Stars, ambassadors and friends of the house aside, it wasn’t the usual fashion show crew as the front row was filled with many existing clients of the jewelry house.
It’s all part of Scheufele’s strategy to build her fashion brand into an additional line of business for the Chopard house.
The strategy would also allow the business to address a gap in the couture market when dresses have become busy and often overly large, which detracts from the jewelry, Scheufele believes.
“So I said, we have to uplift the woman, not only the jewelry, but also the dress kills the woman because it’s too loud, too important, too much [rhinestones]. Not necessarily elegant, and chic and sexy, but maybe vulgar,” Scheufele said. That take on the current state of the red carpet led her to create the line.
Scheufele also decided to give it her own name — a “maybe very daring” choice, she said — in the style of most major design houses. “Chopard is linked to high jewelry and watchmaking, and I am linked, obviously, because I am Chopard. But I call it ‘Caroline’s Couture’ because I think it wouldn’t be right [to call it Chopard couture],” she said. “Also in fashion, if you go down the line it’s always the designer’s name — Tom Ford — rather than a brand.”
She believes the existing Chopard clients are the perfect market for the couture pieces, and said it has worked this way so far. “Chopard clients, that is the first target because they already know the house,” she said.
Existing clients in the showroom ask for dresses. “So that’s organic development,” she said.
However, she does see a new market coming from those interested in the clothing and said that sales can go both ways, citing a case where someone purchased a dress and then went on to buy their first Chopard watch. “One brings the other,” she said.
She has held trunk shows in the U.S. over the past year and restaged last year’s Cannes fashion show in Singapore last December. Scheufele said she is in discussions with Saks and Neiman Marcus, as well as one additional retailer, to make the line available. If she moves into retail locations the collection will still remain “small, focused and tailor made.”
Clients have also been asking for shoes (models on the runway were in Casadei), and while Scheufele sees an opportunity there, she has no plans to launch into the footwear market in the near future.
At the Hôtel du Cap fashion show, the winds coming off of the Mediterranean sea were so strong that many guests had to be covered in metallic emergency blankets. But Scheufele reveled in the gusts, as a Chinese client told her that in Feng Shui it will bring “a lot of fortune,” she said.
Looks included lots of fanciful headgear that fit with the “fairy tale” theme set to music from “Charlie and the Chocolate Factory” and an ethereal take on “Girls Just Want to Have Fun.”
Many of the looks had 3D butterflies across the bodice and princess off-the-shoulder gowns paired with tiaras, and sleeker styles in dresses included a body-hugging beaded tweed column modeled by Eva Herzigova.

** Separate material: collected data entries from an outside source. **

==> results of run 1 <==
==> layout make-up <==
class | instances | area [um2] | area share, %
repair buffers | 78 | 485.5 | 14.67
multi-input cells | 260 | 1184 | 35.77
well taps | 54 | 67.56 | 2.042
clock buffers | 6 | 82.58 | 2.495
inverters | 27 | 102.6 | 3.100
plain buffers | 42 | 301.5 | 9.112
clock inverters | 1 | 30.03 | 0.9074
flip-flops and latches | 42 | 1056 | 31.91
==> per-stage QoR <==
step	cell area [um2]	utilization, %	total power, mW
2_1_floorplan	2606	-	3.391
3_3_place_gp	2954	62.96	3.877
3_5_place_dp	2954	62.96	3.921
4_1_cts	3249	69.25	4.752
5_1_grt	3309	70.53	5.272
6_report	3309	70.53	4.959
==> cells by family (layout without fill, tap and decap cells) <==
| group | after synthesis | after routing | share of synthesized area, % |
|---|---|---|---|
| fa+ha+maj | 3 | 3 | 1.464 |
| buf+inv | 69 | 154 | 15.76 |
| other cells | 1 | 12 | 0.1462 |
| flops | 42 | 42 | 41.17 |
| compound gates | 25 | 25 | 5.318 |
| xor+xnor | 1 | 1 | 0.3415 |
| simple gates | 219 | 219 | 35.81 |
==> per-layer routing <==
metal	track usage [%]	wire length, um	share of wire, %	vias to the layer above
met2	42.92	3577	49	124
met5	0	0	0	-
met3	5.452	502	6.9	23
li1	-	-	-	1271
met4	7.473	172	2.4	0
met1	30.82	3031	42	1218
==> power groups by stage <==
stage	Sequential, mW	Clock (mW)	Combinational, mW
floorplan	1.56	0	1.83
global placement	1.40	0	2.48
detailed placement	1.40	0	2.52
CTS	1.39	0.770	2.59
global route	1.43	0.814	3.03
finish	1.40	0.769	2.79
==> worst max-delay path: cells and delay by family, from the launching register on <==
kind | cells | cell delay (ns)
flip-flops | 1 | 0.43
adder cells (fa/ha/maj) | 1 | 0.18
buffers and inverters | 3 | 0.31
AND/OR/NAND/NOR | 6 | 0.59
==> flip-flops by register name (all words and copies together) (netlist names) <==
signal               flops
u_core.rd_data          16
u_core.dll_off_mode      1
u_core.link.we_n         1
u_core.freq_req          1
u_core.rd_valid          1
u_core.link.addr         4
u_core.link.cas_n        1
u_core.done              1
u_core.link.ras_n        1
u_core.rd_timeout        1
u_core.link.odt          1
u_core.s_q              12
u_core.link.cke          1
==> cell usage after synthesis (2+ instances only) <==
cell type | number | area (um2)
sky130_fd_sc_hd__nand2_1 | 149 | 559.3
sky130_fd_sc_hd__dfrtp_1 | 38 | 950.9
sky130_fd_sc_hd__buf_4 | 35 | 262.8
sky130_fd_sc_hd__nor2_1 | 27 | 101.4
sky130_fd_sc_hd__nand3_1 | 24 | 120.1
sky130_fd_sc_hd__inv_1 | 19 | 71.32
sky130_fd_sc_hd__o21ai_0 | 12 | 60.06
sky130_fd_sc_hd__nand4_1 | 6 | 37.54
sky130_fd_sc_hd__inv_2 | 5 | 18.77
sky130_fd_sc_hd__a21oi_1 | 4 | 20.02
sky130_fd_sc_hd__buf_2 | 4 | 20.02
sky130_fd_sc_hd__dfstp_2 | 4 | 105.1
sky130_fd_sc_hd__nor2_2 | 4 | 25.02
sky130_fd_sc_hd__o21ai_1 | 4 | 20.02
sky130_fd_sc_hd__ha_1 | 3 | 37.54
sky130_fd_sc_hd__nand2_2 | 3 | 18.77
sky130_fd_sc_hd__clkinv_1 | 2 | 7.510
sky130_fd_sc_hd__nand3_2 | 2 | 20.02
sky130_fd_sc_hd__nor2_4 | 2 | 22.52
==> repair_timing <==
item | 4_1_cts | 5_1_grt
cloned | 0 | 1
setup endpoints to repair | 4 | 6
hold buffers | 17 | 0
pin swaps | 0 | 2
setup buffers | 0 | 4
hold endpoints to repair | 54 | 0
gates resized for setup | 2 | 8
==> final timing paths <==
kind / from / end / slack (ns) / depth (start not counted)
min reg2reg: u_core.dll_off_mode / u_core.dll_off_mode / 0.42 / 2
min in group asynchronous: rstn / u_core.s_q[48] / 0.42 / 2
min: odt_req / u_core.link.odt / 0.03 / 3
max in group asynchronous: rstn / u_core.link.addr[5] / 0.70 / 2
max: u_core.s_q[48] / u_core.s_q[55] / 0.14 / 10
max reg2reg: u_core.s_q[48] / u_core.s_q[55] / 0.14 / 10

Brocade suits with rounded sleeves appeared in deep purple, or a bloom of bright florals across the chest with a slim, high-waisted pant in a coordinating coral color. If anything, the collection is a rainbow of shades and a wide range of shapes without a specific silhouette. The Chopard heart, a recurring theme in her jewelry, plays on fabrics here.
Clients can be fit in a variety of locations such as Dubai or London, with the measurements sent to the couturiers, though many clients pass through Paris for fittings, she said.
Scheufele works with a professional team of designers, including Fridtjof Linde, in translating her ideas and sketches into pattern cuts, and the embroidery is completed at Maximiliano Modesti’s Kalhath Institute in India.
The men’s offering consisted of four looks and the decision was based on current client requests. She went with a wide swathe of styles for men, from an unbuttoned shirt to an emerald floral suit, instead of traditional tuxedos that are widely available in other lines. She again cited Tom Ford as an inspiration for these edgier designs.
Scheufele will return to Cannes each May for the fashion show. “Every Cannes for sure, then we will see whether we do something in Paris,” she said when asked about fashion week plans.
She will also continue with a red carpet strategy. Caroline’s Couture already has a placement lined up for the closing ceremony.
As a longtime Cannes Film Festival sponsor and the designer behind the Palme d’Or, Scheufele believes the brand has it all sewn up.
“I mean, the red carpet belongs to Chopard already,” she added.